―― 今、自分が大切にしていることは何ですか。
“無限ではない”ということを認識しました。お芝居も永遠に続けることは出来ない。もしかしたらいつかは、お芝居をするという自分の時間に区切りをつける時が来るかもしれないと。終活ではありませんが、自分の役者としての終わりを見据えるようになりました。だからこそ今は、“怖がらずに色々な作品に出演したい”と思っています。『めんたいぴりり』も“この先もずっと続けられたらいいな”と思いますし、新しい役者さん、新しい監督、自分が知らない世代の方たちとも組んで作品を作れたらと思っています。
“これで終わり”と思った時に後悔はすると思いますが、「たくさんやった、楽しかった」といって区切りをつけることが出来るように1つ1つの作品を楽しむと共に、“色々な方たちと仕事をしたい”と思っています。

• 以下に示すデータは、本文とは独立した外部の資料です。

`src/rtl/hazard_stall_ctl_pkg.sv`:
```
// Shared pipeline definitions for the decode-stage hazard/stall controller:
// opcode/funct constants, FSM state encoding, NOP encoding and small decode helpers.
package hazard_stall_ctl_pkg;

    localparam logic [5:0] OP_RTYPE    = 6'b000000;
    localparam logic [5:0] OP_BEQ      = 6'b000100;
    localparam logic [5:0] OP_BNE      = 6'b000101;
    localparam logic [5:0] OP_BLEZ     = 6'b000110;
    localparam logic [5:0] OP_BGTZ     = 6'b000111;
    localparam logic [2:0] OP_STORE_HI = 3'b101;
    localparam logic [5:0] FN_JR       = 6'b001000;

    localparam logic [31:0] NOP_INSTR  = 32'h0000_0000;

    typedef enum logic [1:0] {
        ST_RUN   = 2'd0,
        ST_STALL = 2'd1,
        ST_EXT   = 2'd2
    } stall_state_e;

    // Branches and jr resolve in ID, so they need their operands one stage earlier.
    function automatic logic is_branch(input logic [5:0] op, input logic [5:0] fn);
        return (op == OP_BEQ) || (op == OP_BNE) || (op == OP_BLEZ) || (op == OP_BGTZ) ||
               ((op == OP_RTYPE) && (fn == FN_JR));
    endfunction

    // rt is only read as a source by R-type, beq/bne and stores; elsewhere it is a dest or unused.
    function automatic logic uses_rt(input logic [5:0] op);
        return (op == OP_RTYPE) || (op == OP_BEQ) || (op == OP_BNE) || (op[5:3] == OP_STORE_HI);
    endfunction

endpackage

```
`src/rtl/hazard_stall_ctl_if.sv`:
```
// Decode-stage control bundle between the pipeline (master) and the hazard/stall controller (slave).
// STALL_CYCLES exists only when HAZARD_STATS_EN is defined.
interface hazard_stall_ctl_if #(parameter int STAT_W = 16);

    logic [31:0] Instr;
    logic        RegWrite;
    logic        RegDest;
    logic        MemRead;
    logic        FWD_REQ_FREEZE;
    logic        EXT_STALL;
    logic        FREEZE_IFID;
    logic        BUBBLE_IDEXE;
    logic [1:0]  STALL_STATE;
`ifdef HAZARD_STATS_EN
    logic [STAT_W-1:0] STALL_CYCLES;
`endif

    modport master (
`ifdef HAZARD_STATS_EN
        input  STALL_CYCLES,
`endif
        output Instr, RegWrite, RegDest, MemRead, FWD_REQ_FREEZE, EXT_STALL,
        input  FREEZE_IFID, BUBBLE_IDEXE, STALL_STATE
    );

    modport slave (
`ifdef HAZARD_STATS_EN
        output STALL_CYCLES,
`endif
        input  Instr, RegWrite, RegDest, MemRead, FWD_REQ_FREEZE, EXT_STALL,
        output FREEZE_IFID, BUBBLE_IDEXE, STALL_STATE
    );

endinterface

```
`src/rtl/hazard_stall_ctl_load_dest_history.sv`:
```
// Two-deep history of load destination registers: lh0 = load now in EXE, lh1 = load now in MEM.
// Holds while the whole pipe is frozen; a bubble entering EXE shifts in register 0.
module load_dest_history (
    input  logic       CLK,
    input  logic       RESET,
    input  logic       hold,
    input  logic       clear,
    input  logic [4:0] dest_in,
    output logic [4:0] lh0,
    output logic [4:0] lh1
);

    // Advance the load history alongside ID/EXE and EXE/MEM.
    always_ff @(posedge CLK or posedge RESET) begin
        if (RESET) begin
            lh0 <= 5'd0;
            lh1 <= 5'd0;
        end else if (!hold) begin
            lh1 <= lh0;
            lh0 <= clear ? 5'd0 : dest_in;
        end
    end

endmodule

```
`src/rtl/hazard_stall_ctl.sv`:
```
// Decode-stage hazard/stall controller. Detects load-use and branch/jr dependences that forwarding
// cannot cover, merges them with the forwarding unit's freeze request and external memory stalls,
// and drives the PC/IF-ID freeze and the ID/EXE bubble.
// Optional feature macro: HAZARD_STATS_EN adds the saturating STALL_CYCLES counter.
module hazard_stall_ctl
    import hazard_stall_ctl_pkg::*;
#(
    parameter int MAX_STALL = 2,
    parameter int STAT_W    = 16
) (
    input logic               CLK,
    input logic               RESET,
    hazard_stall_ctl_if.slave bus
);

    localparam int CNT_W = $clog2(MAX_STALL + 1);

    logic [5:0]       opcode;
    logic [5:0]       funct;
    logic [4:0]       rs;
    logic [4:0]       rt;
    logic [4:0]       rd;
    logic             branch;
    logic             rt_used;
    logic [4:0]       id_dest;
    logic [4:0]       lh0;
    logic [4:0]       lh1;
    logic             hit_exe;
    logic             hit_mem;
    logic [CNT_W-1:0] need;
    logic [CNT_W-1:0] need_m1;
    logic [CNT_W-1:0] cnt_q;
    logic [CNT_W-1:0] cnt_d;
    logic [CNT_W-1:0] cnt_dec;
    stall_state_e     state_q;
    stall_state_e     state_d;
    stall_state_e     resume_q;
    stall_state_e     resume_d;
    stall_state_e     eff_state;
    logic             freeze;
    logic             bubble;

    assign opcode  = bus.Instr[31:26];
    assign rs      = bus.Instr[25:21];
    assign rt      = bus.Instr[20:16];
    assign rd      = bus.Instr[15:11];
    assign funct   = bus.Instr[5:0];
    assign branch  = is_branch(opcode, funct);
    assign rt_used = uses_rt(opcode);
    assign id_dest = (bus.RegWrite && bus.MemRead) ? (bus.RegDest ? rd : rt) : 5'd0;

    // A match against register 0 can never be a real dependence.
    assign hit_exe = ((rs != 5'd0) && (rs == lh0)) || (rt_used && (rt != 5'd0) && (rt == lh0));
    assign hit_mem = ((rs != 5'd0) && (rs == lh1)) || (rt_used && (rt != 5'd0) && (rt == lh1));

    load_dest_history u_lh (
        .CLK     (CLK),
        .RESET   (RESET),
        .hold    (bus.EXT_STALL),
        .clear   (bubble),
        .dest_in (id_dest),
        .lh0     (lh0),
        .lh1     (lh1)
    );

    // Stall cycles the ID instruction still needs; the largest requirement wins.
    always_comb begin
        need = '0;
        if (bus.FWD_REQ_FREEZE || (hit_exe && !branch) || (hit_mem && branch)) begin
            need = CNT_W'(1);
        end
        if (hit_exe && branch) begin
            need = CNT_W'(2);
        end
    end

    assign need_m1   = (need == '0) ? '0 : need - CNT_W'(1);
    assign cnt_dec   = (cnt_q == '0) ? '0 : cnt_q - CNT_W'(1);
    assign eff_state = (state_q == ST_EXT) ? resume_q : state_q;

    // Next state and freeze/bubble; an external stall parks the hazard FSM where it is.
    always_comb begin
        state_d  = state_q;
        resume_d = resume_q;
        cnt_d    = cnt_q;
        freeze   = 1'b0;
        bubble   = 1'b0;
        if (bus.EXT_STALL) begin
            freeze   = 1'b1;
            state_d  = ST_EXT;
            resume_d = eff_state;
        end else if (eff_state == ST_STALL) begin
            freeze   = 1'b1;
            bubble   = 1'b1;
            cnt_d    = (cnt_dec > need_m1) ? cnt_dec : need_m1;
            state_d  = (cnt_d == '0) ? ST_RUN : ST_STALL;
            resume_d = state_d;
        end else begin
            state_d  = ST_RUN;
            resume_d = ST_RUN;
            if (need != '0) begin
                freeze = 1'b1;
                bubble = 1'b1;
                cnt_d  = need_m1;
                if (need_m1 != '0) begin
                    state_d = ST_STALL;
                end
                resume_d = state_d;
            end
        end
    end

    // FSM, paused-state and remaining-stall registers.
    always_ff @(posedge CLK or posedge RESET) begin
        if (RESET) begin
            state_q  <= ST_RUN;
            resume_q <= ST_RUN;
            cnt_q    <= '0;
        end else begin
            state_q  <= state_d;
            resume_q <= resume_d;
            cnt_q    <= cnt_d;
        end
    end

    assign bus.FREEZE_IFID  = freeze & ~RESET;
    assign bus.BUBBLE_IDEXE = bubble & ~RESET;
    assign bus.STALL_STATE  = state_q;

`ifdef HAZARD_STATS_EN
    logic [STAT_W-1:0] stat_q;

    // Count hazard bubble cycles, sticking at all-ones.
    always_ff @(posedge CLK or posedge RESET) begin
        if (RESET) begin
            stat_q <= '0;
        end else if (bubble && (stat_q != '1)) begin
            stat_q <= stat_q + STAT_W'(1);
        end
    end

    assign bus.STALL_CYCLES = stat_q;
`endif

endmodule

```
`src/flat_wrapper.sv`:
```
// flat-port wrapper written by rule: the top's interface ports become plain ports
module hazard_stall_ctl_flat import hazard_stall_ctl_pkg::*;
#(
    parameter int MAX_STALL = 2,
    parameter int STAT_W    = 16
)
  (CLK, RESET, bus_Instr, bus_RegWrite, bus_RegDest, bus_MemRead, bus_FWD_REQ_FREEZE, bus_EXT_STALL, bus_FREEZE_IFID, bus_BUBBLE_IDEXE, bus_STALL_STATE);
  hazard_stall_ctl_if #(.STAT_W(STAT_W)) bus_i ();
  input logic CLK;
  input logic RESET;
  input wire logic [$bits(bus_i.Instr)-1:0] bus_Instr;
  input wire logic [$bits(bus_i.RegWrite)-1:0] bus_RegWrite;
  input wire logic [$bits(bus_i.RegDest)-1:0] bus_RegDest;
  input wire logic [$bits(bus_i.MemRead)-1:0] bus_MemRead;
  input wire logic [$bits(bus_i.FWD_REQ_FREEZE)-1:0] bus_FWD_REQ_FREEZE;
  input wire logic [$bits(bus_i.EXT_STALL)-1:0] bus_EXT_STALL;
  output wire logic [$bits(bus_i.FREEZE_IFID)-1:0] bus_FREEZE_IFID;
  output wire logic [$bits(bus_i.BUBBLE_IDEXE)-1:0] bus_BUBBLE_IDEXE;
  output wire logic [$bits(bus_i.STALL_STATE)-1:0] bus_STALL_STATE;
  assign bus_i.Instr = bus_Instr;
  assign bus_i.RegWrite = bus_RegWrite;
  assign bus_i.RegDest = bus_RegDest;
  assign bus_i.MemRead = bus_MemRead;
  assign bus_i.FWD_REQ_FREEZE = bus_FWD_REQ_FREEZE;
  assign bus_i.EXT_STALL = bus_EXT_STALL;
  assign bus_FREEZE_IFID = bus_i.FREEZE_IFID;
  assign bus_BUBBLE_IDEXE = bus_i.BUBBLE_IDEXE;
  assign bus_STALL_STATE = bus_i.STALL_STATE;
  hazard_stall_ctl #(.MAX_STALL(MAX_STALL), .STAT_W(STAT_W)) u_core (.CLK(CLK), .RESET(RESET), .bus(bus_i));
endmodule
```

―― お仕事以外の余暇はどう過ごされているのですか。
今は娘が大学推薦を取れるように「推薦取るんだよ〜」とピシッ、ピシッとやっています(笑)。「この中間、そして期末。日々の提出分。これがあなたの大学推薦に関わっている!」と毎日言っています。今はそこだけです。

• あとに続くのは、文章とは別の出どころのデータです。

`config.mk`:
```
export PLATFORM = sky130hd
export DESIGN_NAME = serdesphy_cdr_vco_ctrl
export DESIGN_NICKNAME = d
export VERILOG_FILES = /design/src/rtl/serdesphy_cdr_vco_ctrl.sv
export SDC_FILE = /design/constraint.sdc
export NUM_CORES = 1
export LEC_CHECK = 0
export CAP_MARGIN = 20
export CORE_MARGIN = 2
export CORE_UTILIZATION = 40
export DETAILED_ROUTE_END_ITERATION = 12
export GPL_ROUTABILITY_DRIVEN = 0
export MAX_ROUTING_LAYER = met4
export PLACE_DENSITY = 0.63
export RECOVER_POWER = 100
export SLEW_MARGIN = 20
export SYNTH_ARGS = -nofsm -noshare
export SYNTH_HDL_FRONTEND = slang
export SYNTH_SLANG_ARGS = --single-unit
```
`constraint.sdc`:
```
create_clock -name clk -period 4 [get_ports clk]
set_input_delay 0.4 -clock clk [delete_from_list [all_inputs] [get_ports clk]]
set_output_delay 0.4 -clock clk [all_outputs]
set_load 0.005 [all_outputs]
```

―― 尊敬します!仕事をしながら子育ては経験してみると、特に大変な気がしています。
仕事を持っている、持っていないに関わらず大学推薦は世のお母さんの祈りですよね。「どうか先生、お願いします!」って感じです(笑)。娘や塾の先生は「テストの結果が大事」と言いますが、「先生は日々の提出物も見ているはず」って言いますし。子どもに「頑張れ、頑張れ」と言いながら応援しています。今は、娘の大学推薦に向けて頑張りたいと思っています(笑)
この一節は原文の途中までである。